MATERIALS PROVIDED START
[src/sv/attitude_angle_pid_controller_core_macros.svh]
// Assertion macros shared by the attitude controller RTL.
`ifndef ATTITUDE_ANGLE_PID_CONTROLLER_CORE_MACROS_SVH
`define ATTITUDE_ANGLE_PID_CONTROLLER_CORE_MACROS_SVH

// Same-cycle implication, checked on every rising clock edge out of reset.
`define AAPC_ASSERT_SAME(lbl, ante, cons) \
  lbl: assert property (@(posedge clk_i) disable iff (!rst_ni) (ante) |-> (cons)) \
    else $error("attitude controller check failed");

// Next-cycle implication.
`define AAPC_ASSERT_NEXT(lbl, ante, cons) \
  lbl: assert property (@(posedge clk_i) disable iff (!rst_ni) (ante) |=> (cons)) \
    else $error("attitude controller check failed");

`endif

[src/sv/aapc_pkg.sv]
// Package: types, constants and codes of the attitude PID controller.
package aapc_pkg;

  localparam int unsigned PulseW  = 12;
  localparam int unsigned DataW   = 16;
  localparam int unsigned GainW   = 16;
  localparam int unsigned CfgIdxW = 3;
  localparam int unsigned OffsW   = PulseW + 1;  // stick offset, signed
  localparam int unsigned ErrW    = 30;          // angle/rate error, Q.16
  localparam int unsigned IntegW  = 25;          // integrator, Q9.16
  localparam int unsigned ProdW   = ErrW + GainW + 1;
  localparam int unsigned AccW    = ProdW + 1;   // Q.28 sum

  localparam int unsigned StickAngleQ16 = 2621;   // 0.04 deg per us
  localparam int unsigned YawRateQ16    = 52429;  // 0.8 deg/s per us
  localparam int unsigned DtQ16         = 328;    // 0.005 s
  localparam int unsigned IntegLimit    = 9830400; // 150.0 in Q9.16
  localparam int unsigned FracShift     = 16;
  localparam int unsigned OutShift      = 24;
  localparam int unsigned RateShift     = 12;

  // Register indexes of the configuration port
  localparam logic [CfgIdxW-1:0] CfgAngleP  = 3'd0;
  localparam logic [CfgIdxW-1:0] CfgAngleI  = 3'd1;
  localparam logic [CfgIdxW-1:0] CfgAngleD  = 3'd2;
  localparam logic [CfgIdxW-1:0] CfgYawP    = 3'd3;
  localparam logic [CfgIdxW-1:0] CfgArmThr  = 3'd4;
  localparam logic [CfgIdxW-1:0] CfgStickCtr = 3'd5;

  localparam logic [GainW-1:0]  AnglePReset  = 16'd10240;
  localparam logic [GainW-1:0]  AngleIReset  = 16'd205;
  localparam logic [GainW-1:0]  AngleDReset  = 16'd614;
  localparam logic [GainW-1:0]  YawPReset    = 16'd2458;
  localparam logic [PulseW-1:0] ArmThrReset  = 12'd1050;
  localparam logic [PulseW-1:0] StickCtrReset = 12'd1500;

  typedef struct packed {
    logic [PulseW-1:0]       throttle_pulse;
    logic [PulseW-1:0]       roll_stick;
    logic [PulseW-1:0]       pitch_stick;
    logic [PulseW-1:0]       yaw_stick;
    logic signed [DataW-1:0] angle_x;
    logic signed [DataW-1:0] angle_y;
    logic signed [DataW-1:0] rate_x;
    logic signed [DataW-1:0] rate_y;
    logic signed [DataW-1:0] rate_z;
  } aapc_in_t;

  typedef struct packed {
    logic                    motors_stopped;
    logic [PulseW-1:0]       throttle_out;
    logic signed [DataW-1:0] roll_adjust;
    logic signed [DataW-1:0] pitch_adjust;
    logic signed [DataW-1:0] yaw_adjust;
  } aapc_out_t;

  typedef enum logic [1:0] {
    ST_IDLE,
    ST_RUN,
    ST_LOAD
  } state_e;

  // Steps of one lane, one per cycle
  typedef enum logic [2:0] {
    PH_OFFSET,
    PH_ERROR,
    PH_STEP,
    PH_INTEG,
    PH_PTERM,
    PH_DTERM,
    PH_ITERM,
    PH_ROUND
  } phase_e;

  typedef struct packed {
    logic   run;
    logic   clear;
    phase_e phase;
  } lane_ctrl_t;

endpackage

[src/sv/aapc_merge.sv]
// Merge stage: combines lane results into the registered output transaction.
module aapc_merge (
  input  logic                 clk_i,
  input  logic                 rst_ni,
  input  logic                 load_i,
  input  aapc_pkg::aapc_out_t  lanes_i,
  output logic                 can_load_o,
  input  logic                 out_ready_i,
  output logic                 out_valid_o,
  output aapc_pkg::aapc_out_t  out_data_o
);
  import aapc_pkg::*;

  logic      valid_q;
  aapc_out_t data_q, data_d;

  assign can_load_o = !valid_q || out_ready_i;

  // Disarmed ticks report zero adjustments
  always_comb begin
    data_d = lanes_i;
    if (lanes_i.motors_stopped) begin
      data_d.roll_adjust  = '0;
      data_d.pitch_adjust = '0;
      data_d.yaw_adjust   = '0;
    end
  end

  always_ff @(posedge clk_i or negedge rst_ni) begin
    if (!rst_ni) begin
      valid_q <= 1'b0;
    end else if (load_i && can_load_o) begin
      valid_q <= 1'b1;
    end else if (out_ready_i) begin
      valid_q <= 1'b0;
    end
  end

  always_ff @(posedge clk_i) begin
    if (load_i && can_load_o) begin
      data_q <= data_d;
    end
  end

  assign out_valid_o = valid_q;
  assign out_data_o  = data_q;

endmodule

[config.mk]
export PLATFORM = sky130hd
export DESIGN_NAME = aapc_merge
export DESIGN_NICKNAME = d
export VERILOG_FILES = /design/src/sv/attitude_angle_pid_controller_core_macros.svh /design/src/sv/aapc_pkg.sv /design/src/sv/aapc_merge.sv
export SDC_FILE = /design/constraint.sdc
export NUM_CORES = 1
export LEC_CHECK = 0
export BUFFER_PORTS_ARGS = -buffer_cell sky130_fd_sc_hd__buf_2
export CELL_PAD_IN_SITES_DETAIL_PLACEMENT = 0
export CELL_PAD_IN_SITES_GLOBAL_PLACEMENT = 1
export CORE_MARGIN = 8
export CORE_UTILIZATION = 30
export CTS_CLUSTER_DIAMETER = 50
export DETAILED_ROUTE_END_ITERATION = 8
export PLACE_DENSITY = 0.85
export SYNTH_ARGS = -nofsm -noshare
export SYNTH_HDL_FRONTEND = slang
export SYNTH_SLANG_ARGS = --single-unit
[constraint.sdc]
create_clock -name clk_i -period 2.3 [get_ports clk_i]
set_input_delay 0.46 -clock clk_i [delete_from_list [all_inputs] [get_ports clk_i]]
set_output_delay 0.46 -clock clk_i [all_outputs]
set_load 0.02 [all_outputs]
**After elaboration in Yosys (flattened, before gate mapping)**

Cells that the tools add are included.
W data, S select, Z words.

- Register bits: 62
- Bits in latches: 0
- RAM bits: 0
- ROM bits: 0
- Input port bits: 65
- Output and inout bits: 63
- Word-level logic and storage cells: 12
- Memories kept: 0

- Add/subtract/negate cells: 0
- Multiply operators: 0
- Divide/modulo/power cells: 0
- Order comparisons: 0
- Equal/unequal tests: 0
- Shift operators: 0
- Multiplexer cells: 2
- Bitwise gates (word level): 0
- Reductions and logical operators: 4

Operators by type and width:

| cell | number |
|---|---|
| $mux W1 | 2 |
| $reduce_bool A2 Y1 | 1 |
| $logic_and A1 B1 Y1 | 1 |
| $logic_not A1 Y1 | 1 |
| $logic_or A1 B1 Y1 | 1 |

**Longest topological paths before layout**

Gate-level depths: netlist (run 1).

- Depth after elaboration: 4
- Mapped depth: 3
- Gate-level depth less buffers: 2

**Worst setup path after synthesis (run 1)**

No wires, ideal clock.

- Path kind: input to register
- Start point: in out_ready_i
- End point: reg data_q (netlist bit out_data_o[0]), enable pin
- Library setup time: 0.425 ns
- Data arrival time: 2.201 ns
- Data required time: 1.875 ns
- Setup slack: -0.326 ns
- Stages on the path: 2
- Path buffers: 0
- Path through: nand2b_1 -> and2_1

- Longest elaborated chain between the ends: 2

RTL lines:

| item | RTL line | text |
|---|---|---|
| start, declared | aapc_merge.sv:8 | `input logic out_ready_i,` |
| $logic_or A1 B1 Y1 | aapc_merge.sv:17 | `assign can_load_o = !valid_q \|\| out_ready_i;` |
| $logic_and A1 B1 Y1 | aapc_merge.sv:40 | `if (load_i && can_load_o) begin` |
| end signal, assigned | aapc_merge.sv:41 | `data_q <= data_d;` |
| end, declared | aapc_merge.sv:15 | `aapc_out_t data_q, data_d;` |

Every way passes these cells.
A chain may end at the register's enable or synchronous reset.

**Worst setup path in the final report (run 1)**

- Start point: reg valid_q, in the netlist out_valid_o
- End point: out can_load_o

- Longest elaborated chain between the ends: 2

RTL lines:

| item | RTL line | text |
|---|---|---|
| start, declared | aapc_merge.sv:14 | `logic valid_q;` |
| start signal, assigned | aapc_merge.sv:31 | `valid_q <= 1'b0;` |
| start signal, assigned | aapc_merge.sv:33 | `valid_q <= 1'b1;` |
| start signal, assigned | aapc_merge.sv:35 | `valid_q <= 1'b0;` |
| $logic_not A1 Y1 | aapc_merge.sv:17 |  |
| $logic_or A1 B1 Y1 | aapc_merge.sv:17 |  |
| end, declared | aapc_merge.sv:7 | `output logic can_load_o,` |

Every way passes these cells.

==> summary.md, run 1 <==
| Metric | Value |
|---|---|
| Outcome | complete, no violations |
| P_leak | 0.00133 uW |
| Slew of the pin with the lowest slew margin | 0.355 ns |
| Sequential fraction of the synthesis area | 83.7% |
| TritonRoute pass-1 iters | 4 |
| CTS root buffer | clkbuf_8 |
| Synth Warn # | 0 |
| Syn_area_per_cell | 18.8 sq um |
| Fin. Hold Viols | 0 |
| Maximum resistive drop on vdd | 267 uV |
| CTS Sinks | 62 |
| CTS resizes | 0 |
| Nets | 319 |
| Most frequent cells in the layout | 127 x buf_2, 61 x edfxtp_1, 48 x nor2b_1, 9 x clkbuf_8, 4 x clkbuf_1 |
| Initial antenna violation count | 0 |
| Setup CP Type | reg -> out |
| Final wirelength | 5140 um |
| Slew HR | 76.3% |
| Total grt overflow | 0 |
| Final max-slew violation count | 0 |
| Setup Total Neg Slack | 0 ns |
| First-pass GRT wire length | 7840 um |
| Vias/cell | 4.04 |
| DR iter-0 viols | 30 |
| Starting density of the core | 30.8% |
| Vias | 1444 |
| Inserted Diodes | 0 |
| FF-to-FF path depth | 3 |
| Num rows | 31 |
| Power density over the cells | 750 nW/um^2 |
| Mapped Cells | 118 |
| Number of global-route vias before repair | 1623 |
| Crit share post-route | 62.0% |
| Die area | 10400 sq um |
| Synthesized area | 2220 sq um |
| Endpoints failing setup | 0 |
| Core Footprint | 7210 sq um |
| CP Launch Type | flip-flop |
| Yosys cell types | 7 |
| Total GRT Usage | 10.1% |
| Unrepaired setup endpoints after global routing | no |
| Skew-Pair Late Insertion Delay | 0.32 ns |
| Die height | 102 um |
| Total power | 2350 uW |
| CTS tree | yes |
| Max-cap viol count | 0 |
| Remaining DRCs | 0 |
| Post-synthesis register bit count | 62 |
| Worst-path fanout max | 3 |
| FMAX | 701 MHz |
| Routed Antenna Nets | 0 |
| Port Buffer Count | 127 |
| Max Buffers Root-to-Sink | 2 |
| Clock Skews | 0.00643 ns |
| Required @ worst endpoint | 1.84 ns |
| Num ports | 128 |
| Hold Path Stages | 1 |
| Largest net degree at the start of global routing | 62 |
| Setup crit end kind | output port |
| TritonCTS Buffers | 9 |
| Minimum clock period | 1.43 ns |
| Area Overhead vs Synth | 41.3% |
| Min-delay worst type | in -> reg |
| WP data arrival | 0.97 ns |
| Commonest non-fill, non-tap cell in the layout | buf_2 |
| H-tree depth | 3 |
| Routed wire per std cell | 14.4 um |
| Ratio of cells with drive above 1 in the final layout | 54.7% |
| DIE WIDTH | 102 um |
| Post-Syn Nets | 183 |
| GPL Wtd Cong | 0.699 |
| Total setup buffers inserted after CTS | 0 |
| Clock Pin Slew Worst Setup and Hold Paths | 0.06 ns |
| Fill cells | 718 |
[cell type report]
| cell class | count | area, sq um | share of cell area, % |
|---|---|---|---|
| Sequential cell | 62 | 1860 | 59.2 |
| Timing Repair Buffer | 130 | 686 | 21.9 |
| Multi-Input combinational cell | 51 | 320 | 10.2 |
| Tap cell | 99 | 124 | 3.95 |
| Clock buffer | 13 | 139 | 4.43 |
| Clock inverter | 2 | 10.0 | 0.319 |
[stage by stage]
step,worst slack (ns),cell area (sq um),utilization [%],cells,hold slack (ns)
after floorplan,0.329,2220,-,118,0.164
after global placement,0.838,2980,41.3,341,0.235
after detailed placement,0.819,2980,41.3,341,0.239
after CTS,0.842,3140,43.5,357,0.282
after global routing,0.794,3140,43.5,357,0.278
final,0.873,3140,43.5,357,0.310
[report_power, final]
group          total, uW  internal, uW  leakage, uW  switching [uW]
Sequential          1330          1320     0.000606            13.8
Combinational        279           110     0.000645             169
Clock                740           383    0.0000773             357
Total               2350          1810      0.00133             540
[timing repair]
item	CTS	global route
hold buffers	1	0
endpoints found under the setup margin	0	0
hold endpoints to repair	1	0
[logic make-up (layout without fill, tap and decap cells)]
family	after synthesis	in the layout	synth area share, %
AND/OR/NAND/NOR	51	51	14.4
buffers and inverters	5	145	1.97
flip-flops	62	62	83.7
[flip-flops by register name (all words and copies together), names as in the netlist]
| register | cells |
|---|---|
| out_data_o | 61 |
| out_valid_o | 1 |
[worst paths after layout]
check | startpoint | end | slack [ns]
setup / recovery | out_valid_o | can_load_o | 0.87
hold / removal | lanes_i[48] | out_data_o[48] | 0.31
setup reg to reg | out_valid_o | out_data_o[7] | 1.01
hold reg to reg | out_valid_o | out_valid_o | 0.54
max in group asynchronous | rst_ni | out_valid_o | 1.76
min in group asynchronous | rst_ni | out_valid_o | 0.45
[synthesized netlist by cell type]
cell type | count | area (sq um)
buf_2 | 2 | 10.0
nand2b_1 | 2 | 12.5
edfxtp_1 | 61 | 1830
and2_1 | 1 | 6.26
dfrtp_1 | 1 | 25.0
buf_6 | 3 | 33.8
nor2b_1 | 48 | 300
[per-layer routing]
metal | routed length, um | global-route usage [%] | vias up
met1 | 1890 | 10.0 | 679
met2 | 2610 | 16.9 | 72
met3 | 591 | 5.93 | 8
li1 | - | - | 685
met5 | 0 | 0 | -
met4 | 52 | 4.40 | 0
[worst max-delay path, cell delays in order (launching register included)]
cell and delay, ns:
dfrtp_1 0.38, nand2b_1 0.10, buf_2 0.17
Note: power is estimated with default switching activity, not from simulation.
==> run 2, diff against run 1 <==
Settings changed: CORE_UTILIZATION 30 to 34, PLACE_DENSITY 0.85 to 0.9.
Clock period 2.3 ns to 1.48 ns, I/O delays scaled along.
==> summary.md, run 2 (synthesized netlist as in run 1, its figures left out) <==
| Metric | Value |
|---|---|
| Min-delay worst type | in -> reg |
| Multi-input gate area | 329 sq um (+2.7%) |
| Total grt overflow | 0 (unchanged) |
| CTS tree | yes |
| Slew of the pin with the lowest slew margin | 0.205 ns (-0.150 ns) |
| Total GRT Usage | 11.3% (+1.2 points) |
| Final worst slack | 0.200 ns (-0.673 ns) |
| Port Buffer Count | 127 (unchanged) |
| Slew HR | 86.3% (+10 points) |
| Outcome | complete, no violations |
| Clock Skews | 0.00665 ns (+0.000219 ns) |
| TritonRoute pass-1 iters | 4 (unchanged) |
| Final max-slew violation count | 0 (unchanged) |
| WP data arrival | 0.98 ns (about the same) |
| Setup crit end kind | output port |
| Maximum resistive drop on vdd | 732 uV (+170%) |
| Die height | 96.8 um (-5.1%) |
| Max-cap viol count | 0 (unchanged) |
| CTS Sinks | 62 (unchanged) |
| Detail Placement HPWL | 3960 um |
| Endpoints failing setup | 0 (unchanged) |
| Num ports | 128 (unchanged) |
| Clock Pin Slew Worst Setup and Hold Paths | 0.07 ns (about the same) |
| Vias/cell | 4.28 (+5.7%) |
| First-pass GRT wire length | 8380 um (+6.9%) |
| Starting density of the core | 35.0% (+4.2 points) |
| CP Launch Type | flip-flop |
| Fin. Hold Viols | 0 (unchanged) |
| Setup CP Type | reg -> out |
| Sequential cell area | 1860 sq um (about the same) |
| H-tree depth | 3 (unchanged) |
| Area Overhead vs Synth | 45.0% |
| Minimum clock period | 1.28 ns |
| Max Buffers Root-to-Sink | 2 (unchanged) |
| DR iter-0 viols | 66 (+120%) |
| Fill cells | 568 (-21%) |
| Number of global-route vias before repair | 1613 (-0.62%) |
| Core Footprint | 6350 sq um (-12%) |
| Final wirelength | 5230 um (+1.7%) |
| Dpl ws | 0.301 ns (-0.518 ns) |
| Initial antenna violation count | 0 (unchanged) |
| Nets | 320 (+0.31%) |
| TritonCTS Buffers | 9 (unchanged) |
| Commonest non-fill, non-tap cell in the layout | buf_2 |
| Most frequent cells in the layout | 127 x buf_2, 61 x edfxtp_1, 48 x nor2b_1, 9 x clkbuf_8 |
| Unrepaired setup endpoints after global routing | no |
| Routed wire per std cell | 15.5 um (+7.7%) |
| Total power | 4230 uW (+80%) |
| Crit share post-route | 86.5% |
| Die area | 9370 sq um (-10%) |
| DIE WIDTH | 96.8 um (-5.1%) |
| GPL Wtd Cong | 0.721 (+3.2%) |
| Inserted Diodes | 0 (unchanged) |
| Num rows | 29 (-6.5%) |
| Power density over the cells | 1320 nW/um^2 (+75%) |
| Ratio of cells with drive above 1 in the final layout | 55.8% (+1.1 points) |
| Largest net degree at the start of global routing | 50 (-19%) |
| Routed Antenna Nets | 0 (unchanged) |
| Required @ worst endpoint | 1.18 ns (-0.66 ns) |
| Largest register FFs | 61 (unchanged) |
| Remaining DRCs | 0 (unchanged) |
| CTS root buffer | clkbuf_8 |
| P_leak | 0.00138 uW (+3.8%) |
| Worst-path fanout max | 3 (unchanged) |
| Vias | 1441 (-0.21%) |
| FMAX | 781 MHz |
| CTS resizes | 0 (unchanged) |
| Skew-Pair Late Insertion Delay | 0.32 ns (about the same) |
run 2: cell count changes in the layout (fill, tap and decap cells not counted), sizes merged:
cell and delta:
bufinv +3, clkbuf -2, buf +1
run 2: final cells by class:
| cell class | count | area share [%] |
|---|---|---|
| clock buffer | 11 | 4.08 |
| timing repair buffer | 131 | 21.9 |
| multi-input combinational | 51 | 10.2 |
| sequential | 62 | 57.7 |
| clock inverter | 5 | 3.03 |
| tap | 77 | 2.99 |
run 2: layer usage:
metal	vias to the layer above	part of all wire [%]	track usage, %
li1	692	-	-
met1	663	39	11.6
met2	78	49	18.4
met3	8	10	7.11
met4	0	1.4	3.67
met5	-	0	0
run 2: stage by stage:
stage               cells  hold WS (ns)  util (%)  TNS (ns)  instance area [sq um]
global placement      320        0.0703      46.9         0                   2980
floorplan             118      0.000409         -    -0.481                   2230
finish                337         0.145      50.7         0                   3220
detailed placement    320        0.0796      46.9         0                   2980
global route          337         0.115      50.7         0                   3220
CTS                   337         0.129      50.7         0                   3220
run 2: final timing paths:
check | start | to | slack [ns] | depth (start not counted)
worst max register to register | out_valid_o | out_data_o[42] | 0.29 | 3
min in group asynchronous | rst_ni | out_valid_o | 0.28 | 2
max in group asynchronous | rst_ni | out_valid_o | 1.10 | 2
worst max-delay path | out_valid_o | can_load_o | 0.20 | 2
worst min-delay path | lanes_i[52] | out_data_o[52] | 0.14 | 1
worst min register to register | out_valid_o | out_valid_o | 0.56 | 2
run 2: timing repair:
action | 4_1_cts | 5_1_grt
buffers inserted | 0 | 0
endpoints found under the hold margin | 1 | 0
hold buffers | 1 | 0
run 2: worst max-delay path, stage by stage, from the launching register on:
cell	delay, ns
dfrtp_2	0.43
nand2b_4	0.08
buf_2	0.16
run 2: report_power, final:
part | internal, uW | switching [uW] | total (uW)
Sequential | 2050 | 23.3 | 2070
Combinational | 181 | 264 | 446
Clock | 1110 | 604 | 1710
MATERIALS PROVIDED END
ACTION ITEM | What is needed is an exact copy of the lines above, from the one containing "uV (+170%) |" through the one containing "WIDTH | 96.8 um (-5.1%) |", with nothing added.

EXERCISE OUTPUT |
| Maximum resistive drop on vdd | 732 uV (+170%) |
| Die height | 96.8 um (-5.1%) |
| Max-cap viol count | 0 (unchanged) |
| CTS Sinks | 62 (unchanged) |
| Detail Placement HPWL | 3960 um |
| Endpoints failing setup | 0 (unchanged) |
| Num ports | 128 (unchanged) |
| Clock Pin Slew Worst Setup and Hold Paths | 0.07 ns (about the same) |
| Vias/cell | 4.28 (+5.7%) |
| First-pass GRT wire length | 8380 um (+6.9%) |
| Starting density of the core | 35.0% (+4.2 points) |
| CP Launch Type | flip-flop |
| Fin. Hold Viols | 0 (unchanged) |
| Setup CP Type | reg -> out |
| Sequential cell area | 1860 sq um (about the same) |
| H-tree depth | 3 (unchanged) |
| Area Overhead vs Synth | 45.0% |
| Minimum clock period | 1.28 ns |
| Max Buffers Root-to-Sink | 2 (unchanged) |
| DR iter-0 viols | 66 (+120%) |
| Fill cells | 568 (-21%) |
| Number of global-route vias before repair | 1613 (-0.62%) |
| Core Footprint | 6350 sq um (-12%) |
| Final wirelength | 5230 um (+1.7%) |
| Dpl ws | 0.301 ns (-0.518 ns) |
| Initial antenna violation count | 0 (unchanged) |
| Nets | 320 (+0.31%) |
| TritonCTS Buffers | 9 (unchanged) |
| Commonest non-fill, non-tap cell in the layout | buf_2 |
| Most frequent cells in the layout | 127 x buf_2, 61 x edfxtp_1, 48 x nor2b_1, 9 x clkbuf_8 |
| Unrepaired setup endpoints after global routing | no |
| Routed wire per std cell | 15.5 um (+7.7%) |
| Total power | 4230 uW (+80%) |
| Crit share post-route | 86.5% |
| Die area | 9370 sq um (-10%) |
| DIE WIDTH | 96.8 um (-5.1%) |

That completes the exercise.